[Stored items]
[config.mk]
export PLATFORM = sky130hd
export DESIGN_NAME = depth_window_fetch
export DESIGN_NICKNAME = d
export VERILOG_FILES = /design/src/rtl/depth_pkg.sv /design/src/rtl/depth_tap_gen.sv /design/src/rtl/depth_window_fetch.sv
export SDC_FILE = /design/constraint.sdc
export NUM_CORES = 1
export LEC_CHECK = 0
export ABC_AREA = 1
export CAP_MARGIN = 20
export CORE_MARGIN = 10
export CORE_UTILIZATION = 55
export CTS_CLUSTER_DIAMETER = 30
export DETAILED_ROUTE_END_ITERATION = 16
export GPL_TIMING_DRIVEN = 0
export PLACE_DENSITY = 0.92
export SYNTH_ARGS = -nofsm -noshare
export SYNTH_HDL_FRONTEND = slang
export SYNTH_SLANG_ARGS = --single-unit
[constraint.sdc]
create_clock -name clk -period 8.8 [get_ports clk]
set_input_delay 1.76 -clock clk [delete_from_list [all_inputs] [get_ports clk]]
set_output_delay 1.76 -clock clk [all_outputs]
set_load 0.02 [all_outputs]
[src/rtl/depth_pkg.sv]
// Shared constants and FSM encoding for the depthwise 3x3 window fetcher.
package depth_pkg;
    localparam int DATA_WIDTH_DEF = 16;
    localparam int TAP_COUNT      = 9;
    localparam int COORD_W        = 7;
    localparam int FILT_W         = 6;
    localparam int TAP_IDX_W      = 4;

    typedef enum logic [1:0] {
        ST_IDLE  = 2'd0,
        ST_ISSUE = 2'd1,
        ST_DRAIN = 2'd2,
        ST_OUT   = 2'd3
    } state_t;
endpackage

[src/rtl/depth_tap_gen.sv]
// Maps a tap index around the window centre to a memory row/column and a padding flag.
module depth_tap_gen
    import depth_pkg::*;
(
    input  logic [TAP_IDX_W-1:0] Tap_Idx,
    input  logic [COORD_W-1:0]   Ctr_Row,
    input  logic [COORD_W-1:0]   Ctr_Col,
    input  logic [COORD_W-1:0]   Map_Last,
    output logic [COORD_W-1:0]   Tap_Row,
    output logic [COORD_W-1:0]   Tap_Col,
    output logic                 Tap_Pad
);
    logic signed [7:0] dr, dc, r, c, last_s;

    always_comb begin
        dr = 8'sd1;
        dc = 8'sd1;
        case (Tap_Idx)
            4'd0, 4'd1, 4'd2: dr = -8'sd1;
            4'd3, 4'd4, 4'd5: dr = 8'sd0;
            default:          dr = 8'sd1;
        endcase
        case (Tap_Idx)
            4'd0, 4'd3, 4'd6: dc = -8'sd1;
            4'd1, 4'd4, 4'd7: dc = 8'sd0;
            default:          dc = 8'sd1;
        endcase
        // 8-bit signed keeps -1 and 113 distinguishable from in-range indices
        r       = $signed({1'b0, Ctr_Row}) + dr;
        c       = $signed({1'b0, Ctr_Col}) + dc;
        last_s  = $signed({1'b0, Map_Last});
        Tap_Pad = (r < 0) || (r > last_s) || (c < 0) || (c > last_s);
        Tap_Row = r[COORD_W-1:0];
        Tap_Col = c[COORD_W-1:0];
    end
endmodule

[src/rtl/depth_window_fetch.sv]
// Fetches a zero-padded 3x3 window from feature-map memory for the depthwise PE,
// one read per cycle with fixed latency regardless of padding.
module depth_window_fetch
    import depth_pkg::*;
#(
    parameter int Data_Width = DATA_WIDTH_DEF
) (
    input  logic                       clk,
    input  logic                       RST,
    input  logic                       Coord_Valid,
    output logic                       Coord_Ready,
    input  logic [COORD_W-1:0]         Coord_Row,
    input  logic [COORD_W-1:0]         Coord_Col,
    input  logic [FILT_W-1:0]          Coord_Filter,
    input  logic [COORD_W-1:0]         Map_Last,
    input  logic                       Flush,
    output logic                       Mem_Rd_En,
    output logic [COORD_W-1:0]         Mem_Rd_Row,
    output logic [COORD_W-1:0]         Mem_Rd_Col,
    output logic [FILT_W-1:0]          Mem_Rd_Filter,
    input  logic [Data_Width-1:0]      Mem_Rd_Data,
    output logic                       Win_Valid,
    input  logic                       Win_Ready,
    output logic [9*Data_Width-1:0]    Win_Data,
    output logic [FILT_W-1:0]          Win_Filter
);
    state_t                  state_q, state_d;
    logic [TAP_IDX_W-1:0]    tap_idx_q, tap_idx_d;
    logic [COORD_W-1:0]      row_q, row_d, col_q, col_d, last_q, last_d;
    logic [FILT_W-1:0]       filt_q, filt_d;
    logic [9*Data_Width-1:0] win_q, win_d;
    logic                    rd_pend_q, rd_pend_d;
    logic [TAP_IDX_W-1:0]    rd_tag_q, rd_tag_d;
    logic [COORD_W-1:0]      tap_row, tap_col;
    logic                    tap_pad;

    depth_tap_gen u_tap_gen (
        .Tap_Idx  (tap_idx_q),
        .Ctr_Row  (row_q),
        .Ctr_Col  (col_q),
        .Map_Last (last_q),
        .Tap_Row  (tap_row),
        .Tap_Col  (tap_col),
        .Tap_Pad  (tap_pad)
    );

    always_ff @(posedge clk or negedge RST) begin
        if (!RST) begin
            state_q   <= ST_IDLE;
            tap_idx_q <= '0;
            row_q     <= '0;
            col_q     <= '0;
            last_q    <= '0;
            filt_q    <= '0;
            win_q     <= '0;
            rd_pend_q <= 1'b0;
            rd_tag_q  <= '0;
        end else begin
            state_q   <= state_d;
            tap_idx_q <= tap_idx_d;
            row_q     <= row_d;
            col_q     <= col_d;
            last_q    <= last_d;
            filt_q    <= filt_d;
            win_q     <= win_d;
            rd_pend_q <= rd_pend_d;
            rd_tag_q  <= rd_tag_d;
        end
    end

    always_comb begin
        state_d       = state_q;
        tap_idx_d     = tap_idx_q;
        row_d         = row_q;
        col_d         = col_q;
        last_d        = last_q;
        filt_d        = filt_q;
        win_d         = win_q;
        rd_pend_d     = 1'b0;
        rd_tag_d      = rd_tag_q;
        Coord_Ready   = (state_q == ST_IDLE) && !Flush;
        Mem_Rd_En     = 1'b0;
        Mem_Rd_Row    = '0;
        Mem_Rd_Col    = '0;
        Mem_Rd_Filter = '0;
        Win_Valid     = (state_q == ST_OUT);

        // Data for last cycle's read lands in the tap recorded with it
        if (rd_pend_q)
            win_d[int'(rd_tag_q)*Data_Width +: Data_Width] = Mem_Rd_Data;

        case (state_q)
            ST_IDLE: begin
                if (Coord_Valid) begin
                    row_d     = Coord_Row;
                    col_d     = Coord_Col;
                    filt_d    = Coord_Filter;
                    last_d    = Map_Last;
                    win_d     = '0;
                    tap_idx_d = '0;
                    state_d   = ST_ISSUE;
                end
            end
            ST_ISSUE: begin
                if (!tap_pad) begin
                    Mem_Rd_En     = 1'b1;
                    Mem_Rd_Row    = tap_row;
                    Mem_Rd_Col    = tap_col;
                    Mem_Rd_Filter = filt_q;
                    rd_pend_d     = 1'b1;
                    rd_tag_d      = tap_idx_q;
                end
                if (tap_idx_q == TAP_IDX_W'(TAP_COUNT - 1))
                    state_d = ST_DRAIN;
                else
                    tap_idx_d = tap_idx_q + 1'b1;
            end
            ST_DRAIN: state_d = ST_OUT;
            ST_OUT: begin
                if (Win_Ready)
                    state_d = ST_IDLE;
            end
            default: state_d = ST_IDLE;
        endcase

        // Abort wins over accept and handshake; in-flight read data is dropped
        if (Flush) begin
            state_d   = ST_IDLE;
            tap_idx_d = '0;
            rd_pend_d = 1'b0;
            win_d     = win_q;
            row_d     = row_q;
            col_d     = col_q;
            filt_d    = filt_q;
            last_d    = last_q;
        end
    end

    assign Win_Data   = win_q;
    assign Win_Filter = filt_q;
endmodule

# Word-level counts from Yosys, hierarchy flattened
# Cells that the tools add are included.
[totals] ff_bits=182 in_bits=48
[op_classes] add_sub_neg=4 order_cmp=4 eq_ne=15 n_shift=2 mux=24 n_bitwise=2 reduce_logical=16
[ops] cell="2-to-1 mux 144 bit" n=3
[ops] cell="bitwise mux 144 bit" n=1
[ops] cell="variable shift 16 x 33 -> 144 bit, first input constant" n=1
[ops] cell="variable part select 16 x 33 -> 144 bit" n=1
[ops] cell="negation 8 -> 33 bit" n=1
[ops] cell="case mux 8 bit (2 select lines)" n=2
[ops] cell="2-to-1 mux 7 bit" n=4
[ops] cell="adder 8 bit" n=2
[ops] cell="== test 4 x 3 -> 1 bit, second input constant" n=4
[ops] cell="> comparator 8 bit" n=2
[ops] cell="less-than comparator 8 x 1 -> 1 bit, second input constant" n=2
[ops] cell="2-to-1 mux 4 bit" n=3
[ops] cell="2-to-1 mux 6 bit" n=2
[ops] cell="OR reduction 3 bit" n=4
[ops] cell="!= test 3 bit, second input constant" n=3
[ops] cell="AND reduction 3 bit" n=3
[ops] cell="== test 4 x 2 -> 1 bit, second input constant" n=2
[ops] cell="2-to-1 mux 2 bit" n=4
[ops] cell="case mux 2 bit (4 select lines)" n=1
[ops] cell="case mux 4 bit (2 select lines)" n=1
[ops] cell="adder 4 x 1 -> 4 bit, second input constant" n=1
[ops] cell="== test 2 bit, second input constant" n=2
[ops] cell="== test 4 x 1 -> 1 bit, second input constant" n=1
[ops] cell="== test 4 bit, second input constant" n=1
[ops] cell="11 further kinds" n=16

# Longest topological paths before layout
# Gate-level depths: netlist of run 1.
[logic_depth] depth_word=11 mapped_depth=23 mapped_depth_nobuf=23

# Cells and area by module
# A second synthesis of run 1 with hierarchy kept.
[hier_totals] cells_unflattened=1481 hier_area_um2=10762.8
[modules_own_cells] module="depth_window_fetch" instances=1 cells_each=1322 area_per_inst_um2=9760.6 seq_area_each_um2=4554.4
[modules_own_cells] module="depth_tap_gen" instances=1 cells_each=159 area_per_inst_um2=1002.2 seq_area_each_um2=0.0

# Worst setup path before layout of run 1
# Ideal clock, no wire load.
[synth_timing] path_kind="flip-flop to output port" from="register tap_idx_q[0]" to="output Mem_Rd_Col[2]" t_arrival_ns=3.783 setup_slack_ns=3.257 path_stages_with_launch=24 n_path_buf=1 cell_sequence="dfrtp_1 > inv_1 > ha_1 > o21ai_0 > o21ai_1 > inv_1 > nand2_1 > ha_1 > fa_1 > nand3_1 > nand2_1 > xor2_1 > inv_1 > ha_1 > nand3_1 > nor2_1 > nor2_1 > nand2_1 > nand2_1 > nand2_1 > a21oi_1 > nand3_2 > buf_2 > nor2_1"
[synth_between] elab_chain_cells=10
[synth_rtl] item="start: declaration" line="depth_window_fetch.sv:28" source="logic [TAP_IDX_W-1:0] tap_idx_q, tap_idx_d;"
[synth_rtl] item="start signal: assignment" line="depth_window_fetch.sv:60" source="tap_idx_q <= tap_idx_d;"
[synth_rtl] item="== test 4 x 3 -> 1 bit, or another cell as far along" line="depth_tap_gen.sv:18" source="case (Tap_Idx)"
[synth_rtl] item="OR reduction 3 bit" line="depth_tap_gen.sv:18"
[synth_rtl] item="case mux 8 bit (2 select lines)" line="depth_tap_gen.sv:18"
[synth_rtl] item="adder 8 bit" line="depth_tap_gen.sv:29" source="r = $signed({1'b0, Ctr_Row}) + dr;"
[synth_rtl] item="less-than comparator 8 x 1 -> 1 bit or > comparator 8 bit (tied branches)" line="depth_tap_gen.sv:32" source="Tap_Pad = (r < 0) || (r > last_s) || (c < 0) || (c > last_s);"
[synth_rtl] item="logical OR 1 bit (3 in a row)" line="depth_tap_gen.sv:32"
[synth_rtl] item="2-to-1 mux 7 bit (*)" line="depth_window_fetch.sv:105" source="if (!tap_pad) begin"
[synth_rtl] item="2-to-1 mux 7 bit (*)" line="depth_window_fetch.sv:92" source="case (state_q)"
[synth_rtl] item="end: declaration" line="depth_window_fetch.sv:19" source="output logic [COORD_W-1:0] Mem_Rd_Col,"
# Every way passes the cells marked *; elsewhere a longest branch is shown, timed or not.

# Worst setup path after layout of run 1
[layout_timing] from="register tap_idx_q[0]" to="output Mem_Rd_Col[1]"
# Same word-level chain as after synthesis.

==> results of run 1 <==
[power by group through the flow]
stage | Combinational [W] | Sequential (W) | Clock (W)
after floorplan | 0.00123 | 0.00104 | 0
after global placement | 0.00178 | 0.00101 | 0
after detailed placement | 0.00189 | 0.00101 | 0
after CTS | 0.00193 | 0.000998 | 0.000775
after global routing | 0.00216 | 0.00101 | 0.000811
final | 0.00199 | 0.00100 | 0.000779
[cell type report]
cell class,count,area (µm²),share of cell area [%]
Sequential cell,182,4550,34.1
Inverter,160,603,4.52
Buffer,67,348,2.61
Tap cell,229,287,2.15
Clock inverter,15,160,1.20
Timing Repair Buffer,221,2230,16.8
Multi-Input combinational cell,915,4730,35.4
Clock buffer,17,425,3.19
[state kept, by name, summed over array words and instances (netlist names)]
| name | count |
|---|---|
| Win_Data | 144 |
| col_q | 7 |
| last_q | 7 |
| row_q | 7 |
| Win_Filter | 6 |
| rd_tag_q | 4 |
| tap_idx_q | 4 |
| state_q | 2 |
| rd_pend_q | 1 |
[logic make-up after synthesis]
kind of cell	synth area share, %
muxes	1.54
AOI/OAI and AO/OA	14.6
buffers and inverters	9.29
adders and majority gates	5.04
DFF	44.5
and+or+nand+nor	23.9
xor gates and xnor gates	1.19
[cells in the mapped netlist, types with 2 or more instances]
| cell | count |
|---|---|
| buf_1 | 4 |
| a21oi_2 | 3 |
| o21ai_1 | 19 |
| nand3_1 | 41 |
| buf_4 | 3 |
| buf_6 | 8 |
| nor2_1 | 97 |
| ha_1 | 38 |
| mux2_2 | 14 |
| nand4_1 | 13 |
| o211ai_1 | 56 |
| nand2_2 | 4 |
| nand2_1 | 394 |
| nand2_4 | 3 |
| nor3_1 | 20 |
| nor2_8 | 2 |
| o22ai_1 | 2 |
| o21ai_0 | 110 |
| xnor2_1 | 4 |
| fa_1 | 2 |
| dfrtp_1 | 182 |
| nand3_2 | 3 |
| a31oi_1 | 2 |
| nor2_2 | 4 |
| o21bai_1 | 3 |
| clkbuf_1 | 32 |
| a21oi_1 | 65 |
| xor2_1 | 8 |
| inv_2 | 5 |
| inv_1 | 153 |
| buf_2 | 20 |
[stage by stage]
stage / cells / hold slack (ns) / total power [W] / setup TNS, ns / worst slack, ns
after floorplan: 1324 / 0.465 / 0.00227 / 0 / 3.26
after global placement: 1773 / 0.453 / 0.00279 / -262.71 / -1.46
after detailed placement: 1774 / 0.460 / 0.00290 / 0 / 2.12
after CTS: 1806 / 0.478 / 0.00370 / 0 / 1.53
after global routing: 1806 / 0.499 / 0.00398 / 0 / 1.07
final: 1806 / 0.481 / 0.00377 / 0 / 1.41
[how the worst max path moves through the flow]
stage | startpoint | endpoint | cells after the start
finish | tap_idx_q[0] | Mem_Rd_Col[1] | 24
global route | tap_idx_q[0] | Mem_Rd_Filter[1] | 24
CTS | tap_idx_q[0] | Mem_Rd_Filter[1] | 24
detailed placement | tap_idx_q[0] | Mem_Rd_Filter[1] | 24
global placement | RST | Win_Data[35] | 1
floorplan | tap_idx_q[0] | Mem_Rd_Col[2] | 23
[worst max-delay path: stages, from the launching register on]
cell	delay, ns
dfrtp_1	0.45
inv_1	0.14
ha_1	0.27
o21ai_0	0.17
o21ai_1	0.27
inv_1	0.21
nand2_1	0.07
ha_1	0.22
fa_1	0.42
nand3_1	0.10
nand2_1	0.09
xor2_1	0.24
inv_1	0.08
ha_1	0.30
nand3_1	0.11
nor2_1	0.06
nor2_1	0.12
nand2_1	0.06
nand2_1	0.05
nand2_1	0.05
a21oi_1	0.36
nand3_2	0.27
buf_2	0.29
nor2_1	0.16
clkdlybuf4s50_1	0.64
[layer usage]
layer	wire (µm)	track usage [%]	vias to the layer above
li1	-	-	4739
met4	1910	14.7	0
met3	4330	8.17	154
met5	0	0	-
met1	12800	33.9	4983
met2	16700	46.6	703
==> flow_metrics.tcl, run 1 <==
set metrics [dict create \
    outcome "completed" \
    fmax_mhz 135 \
    drive_gt1_share_pct 6.98 \
    clock_path_buffers 2 \
    cts_setup_buffers 0 \
    die_h_um 156 \
    syn_inst 1324 \
    area_delta_synth_final_pct 30.4 \
    final_util_pct 73.5 \
    clockRootBuffer "clkbuf_16" \
    clock_skew_ns 0.0151 \
    diodes 0 \
    num_rows 49 \
    io_pins 221 \
    slew_headroom_pct 40.7 \
    ys_seq_area_share_pct 44.5 \
    path_class "flop to output pin" \
    vias 10579 \
    grt_pass1_vias 10245 \
    clock_latency_ns 0.45 \
    regToRegStartpoint "tap_idx_q[0]" \
    ys_top_cells_by_area "dfrtp_1, nand2_1, inv_1" \
    power_frac_comb_pct 52.8 \
    worstHoldPathType "flop to flop" \
    postSynthAreaPerCell_um2 7.73 \
    synth_enable_flop_cells 0 \
    ant_nets 0 \
    syn_area_um2 10200 \
    p_int_w 0.00201 \
    ys_types 41 \
    grt_start_max_net_pins 114 \
    post-dp-hpwl_um 26600 \
    tightest_slew_ns 0.889 \
    wirelength_um 35800 \
    ys_async_sr_fraction_pct 100 \
    rsz0062_at_grt "false" \
    core-area_um2 18100 \
    cp.arrival_ns 5.63 \
    fillers 1290 \
    critPathRequiredTime_ns 7.04 \
    grt_use_total_pct 28.6 \
    cp-start-kind "flop" \
    holdBufCountCts 0 \
    viasPerCell 5.86 \
    ir_drop_uv 338 \
    grt_overflow 0 \
    synth_top_flop_cell "dfrtp_1" \
    fin_area_um2 13300 \
    ff2ff_path_depth 23 \
    worstHoldStart "Win_Data[3]" \
    syn_nets 1412 \
    layout.nets 1652 \
    layout_commonest_cell "nand2_1" \
    dpl_cell_area_um2 12800 \
    p_sw_w 0.00176 \
    ys_ff_latch 182 \
    grt_pass1_wl_um 55200 \
    synth-warning-count 0 \
    hold_end "Win_Data[3]" \
    final_cell_mix "nand2_1, clkdlybuf4s50_1, dfrtp_1, inv_1, o21ai_0" \
    io_buffer_count 220 \
    start_util_pct 56.4 \
    finalMaxSlewViolations 0 \
    yosys.area.top_type "dfrtp_1" \
    grt_antenna_before_repair 0 \
    fin_crit_sh_pct 84.0 \
    crit_fanout 10 \
    die_area_um2 24500 \
    seq_power_share_pct 26.6 \
    cts_sinks 182 \
    power_frac_clock_pct 20.7 \
    rr_endpoint "rd_pend_q" \
    swShare_pct 46.7 \
    place_congestion 0.939 \
    cts_tree "yes" \
    cts_buffers 17 \
    cts-htree-levels 4 \
    r2r_setup_slack_ns 4.20 \
    post_cts_resized 0 \
    setup_viol 0 \
    crit_path_end_kind "output pin" \
    die_w_um 156 \
    wl_per_cell_um 19.8 \
    hold_viol 0 \
    clkTransAtPathRegs_ns 0.07 \
    drv_cap 0 \
    power_leakage_nw 6.71 \
    drc 0 \
    fin_crit_ns 7.39 \
    dr.pass1.iters 8 \
    power.density_nw_per_um2 283 \
    synth_top_area_share_pct 44.5 \
    drtIter0Drc 1327 \
    holdPathStages 2 \
]
Note: power is estimated with default switching activity, not from simulation.
==> run 2, diff against run 1 <==
--- a/config.mk
+++ b/config.mk
@@ -8,11 +8,11 @@
 export ABC_AREA = 1
 export CAP_MARGIN = 20
 export CORE_MARGIN = 10
-export CORE_UTILIZATION = 55
+export CORE_UTILIZATION = 52
 export CTS_CLUSTER_DIAMETER = 30
 export DETAILED_ROUTE_END_ITERATION = 16
 export GPL_TIMING_DRIVEN = 0
-export PLACE_DENSITY = 0.92
+export PLACE_DENSITY = 0.88
 export SYNTH_ARGS = -nofsm -noshare
 export SYNTH_HDL_FRONTEND = slang
 export SYNTH_SLANG_ARGS = --single-unit
==> constraint.sdc (replaced) <==
create_clock -name clk -period 7.1 [get_ports clk]
set_input_delay 1.42 -clock clk [delete_from_list [all_inputs] [get_ports clk]]
set_output_delay 1.42 -clock clk [all_outputs]
set_load 0.02 [all_outputs]
==> flow_metrics.tcl, run 2 (synthesis gave the netlist of run 1 again) <==
set metrics [dict create \
    drive_gt1_share_pct 6.98 \
    ant_nets 0 \
    fmax_mhz 149 \
    grt_use_total_pct 26.9 \
    use_met3_pct 8.66 \
    fin_crit_ns 6.73 \
    viasPerCell 5.63 \
    drc 0 \
    hold_end "Win_Data[8]" \
    area_delta_synth_final_pct 31.0 \
    holdWs_ns 0.474 \
    die_area_um2 25700 \
    ir_drop_uv 321 \
    regToRegStartpoint "tap_idx_q[0]" \
    path_class "flop to output pin" \
    ff2ff_path_depth 20 \
    die_h_um 160 \
    dr.pass1.iters 8 \
    clock_latency_ns 0.45 \
    critPathRequiredTime_ns 5.68 \
    grt_start_max_net_pins 113 \
    grt_pass1_vias 9882 \
    r2r_setup_slack_ns 2.79 \
    post-dp-hpwl_um 26400 \
    gr-usage-met2_pct 42.9 \
    io_buffer_count 220 \
    setup_tns_ns 0 \
    num_rows 51 \
    multi_input_area_um2 4740 \
    crit_path_end_kind "output pin" \
    rsz0062_at_grt "false" \
    die_w_um 160 \
    holdBufCountCts 0 \
    cts-htree-levels 4 \
    finalMaxSlewViolations 0 \
    clkTransAtPathRegs_ns 0.07 \
    layout_commonest_cell "nand2_1" \
    clockRootBuffer "clkbuf_16" \
    seq_area_um2 4550 \
    io_pins 221 \
    power.density_nw_per_um2 346 \
    crit_top_cell "nand2_1" \
    worstHoldPathType "flop to flop" \
    setup_viol 0 \
    rr_endpoint "rd_pend_q" \
    holdPathStages 2 \
    slowest_stage "clkdlybuf4s50_1" \
    final_cell_mix "nand2_1, clkdlybuf4s50_1, dfrtp_1, inv_1, o21ai_0" \
    worstSetupStartpoint "tap_idx_q[0]" \
    fin_crit_sh_pct 94.8 \
    clock_path_buffers 2 \
    fillers 1510 \
    grt_pass1_wl_um 55200 \
    hold_viol 0 \
    path_cells "inv_1, ha_1, nor2_1, nand2_1, nand2_1, inv_1, ha_1, a21oi_1, nand2_1, a31o_2, xnor2_1, inv_1, ha_1, nand2_1, nor2_1, nand4_1, a21oi_4, nand3_2, buf_2, nor2_1, clkdlybuf4s50_1" \
    tightest_slew_ns 0.727 \
    diodes 0 \
    wl_per_cell_um 19.2 \
    drtIter0Drc 1168 \
    met1_usage_pct 32.6 \
    slew_headroom_pct 51.2 \
    grt_overflow 0 \
    vias 10357 \
    cts_sinks 182 \
    worstHoldStart "Win_Data[8]" \
    crit_fanout 10 \
    drv_cap 0 \
    power_leakage_nw 6.78 \
    outcome "completed" \
    cts_buffers 17 \
    cp-start-kind "flop" \
    core-area_um2 19400 \
    cp.arrival_ns 5.31 \
    grt_antenna_before_repair 0 \
    clock_skew_ns 0.0144 \
    largest_reg_flops 144 \
    grt_busiest_layer "met2" \
    wirelength_um 35400 \
    cts_tree "yes" \
    start_util_pct 52.7 \
    layout.nets 1652 \
    place_congestion 0.937 \
    crit_path_max_incr_delay_ns 0.63 \
]
run 2: cell count changes in the layout (fill, tap and decap cells not counted), moves of 2 or more:
cell	delta
clkinv_4	-2
clkdlybuf4s50_1	-4
inv_6	-2
inv_8	-2
dlymetal6s2s_1	+4
run 2: per-layer routing:
| layer | routed length, µm | vias to the layer above |
|---|---|---|
| met1 | 13000 | 4866 |
| met2 | 16500 | 612 |
| met3 | 4230 | 132 |
| li1 | - | 4747 |
| met5 | 0 | - |
| met4 | 1720 | 0 |
run 2: power breakdown:
part / internal [W] / switching, W
clock network: 0.000531 / 0.000429
logic: 0.000837 / 0.00160
registers: 0.00116 / 0.0000788
run 2: stage by stage:
step	util, %	instances	setup WS [ns]	cell area, µm²	total power [W]
6_report	69.1	1840	0.372	13400	0.00463
5_1_grt	69.1	1840	0.00625	13400	0.00493
4_1_cts	69.0	1840	0.193	13400	0.00455
3_5_place_dp	66.0	1810	0.727	12800	0.00356
3_3_place_gp	65.8	1809	-2.91	12800	0.00348
2_1_floorplan	-	1324	1.90	10200	0.00282
run 2: worst max-delay path by stage:
stage | endpoint | slack, ns | cells past startpoint
after global routing | Mem_Rd_Filter[4] | 0.006 | 24
after global placement | row_q[3] | -2.91 | 1
final | Mem_Rd_Filter[1] | 0.37 | 21
after CTS | Mem_Rd_Col[6] | 0.19 | 24
after detailed placement | Mem_Rd_Col[6] | 0.73 | 24
after floorplan | Mem_Rd_Col[2] | 1.90 | 23
run 2: critical path: cells and delay by family, from the launching register on:
| kind | cells | cell delay [ns] |
|---|---|---|
| DFF | 1 | 0.41 |
| and+or+nand+nor | 9 | 1.31 |
| AOI/OAI and AO/OA | 3 | 0.67 |
| buffers and inverters | 5 | 1.29 |
| xor gates and xnor gates | 1 | 0.23 |
| adders and majority gates | 3 | 0.92 |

* **What the exercise asks**:
Say how many lines of the records contain the word "variable", and give no other output.

* **Result**:
2